A quell’età anni i giovani hanno pure il massimo della forza biologica, i corpi dei giovani
sono belli e forti. Infatti, il mercato, che conosce i giovani meglio dei genitori e degli insegnanti, ne
utilizza la fisicità, la bellezza, la forza, perché i veri conoscitori del mondo dei giovani sono gli
operatori del marketing. Viviamo in una società in cui il grande motore di tutti i valori è il denaro
quindi… In quel periodo poi i giovani hanno anche il massimo della forza sessuale, ma non
riproduttiva perché non possono generare, tutti i problemi che noi abbiamo sulla fecondazione
assistita, e di altri temi analoghi, sono derivati da uno scollamento eccessivo che la società ha
creato. Un giovane prima dei 35 anni non può generare perché non è nella possibilità e nella
compatibilità di poterlo fare. E questo perché la nostra società e la nostra cultura hanno creato delle
condizioni di generazione che non sono praticabili prima dei 35 anni, cioè al limite biologico.

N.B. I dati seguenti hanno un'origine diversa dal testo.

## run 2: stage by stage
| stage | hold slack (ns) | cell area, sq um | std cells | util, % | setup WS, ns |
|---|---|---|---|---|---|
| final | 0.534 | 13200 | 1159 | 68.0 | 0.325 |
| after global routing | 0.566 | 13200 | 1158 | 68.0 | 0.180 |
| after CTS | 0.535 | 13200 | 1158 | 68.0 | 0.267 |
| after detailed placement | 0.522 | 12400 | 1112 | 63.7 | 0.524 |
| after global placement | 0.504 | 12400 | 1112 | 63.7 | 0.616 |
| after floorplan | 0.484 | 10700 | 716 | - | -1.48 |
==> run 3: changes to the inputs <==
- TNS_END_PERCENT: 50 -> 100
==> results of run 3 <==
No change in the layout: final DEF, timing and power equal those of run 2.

Allora, una società che non utilizza il massimo della forza fisica, di quella generativa, di
quella creativa, rappresentata dai suoi giovani, pensate possa avere un futuro? Questa crisi che
stiamo vivendo è cosa miserabile rispetto alla condizione di crisi permanente che aspetta
l’Occidente se non valorizza i giovani. E perché non li utilizziamo? All’epoca mia c’erano i padri e
i figli, pochi nonni perché morivano presto. Oggi, grazie alla medicina che non allunga la vita, ma
quell’epoca terribile che si chiama vecchiaia, abbiamo tre generazioni con i nonni che detengono il
potere e non lo mollano, i padri che guardano i nonni in attesa di avere il loro posto e poi ci sono
loro che “..tanto sono giovani”, ma fin quando lo sono? Aspettiamo che perdano la loro forza?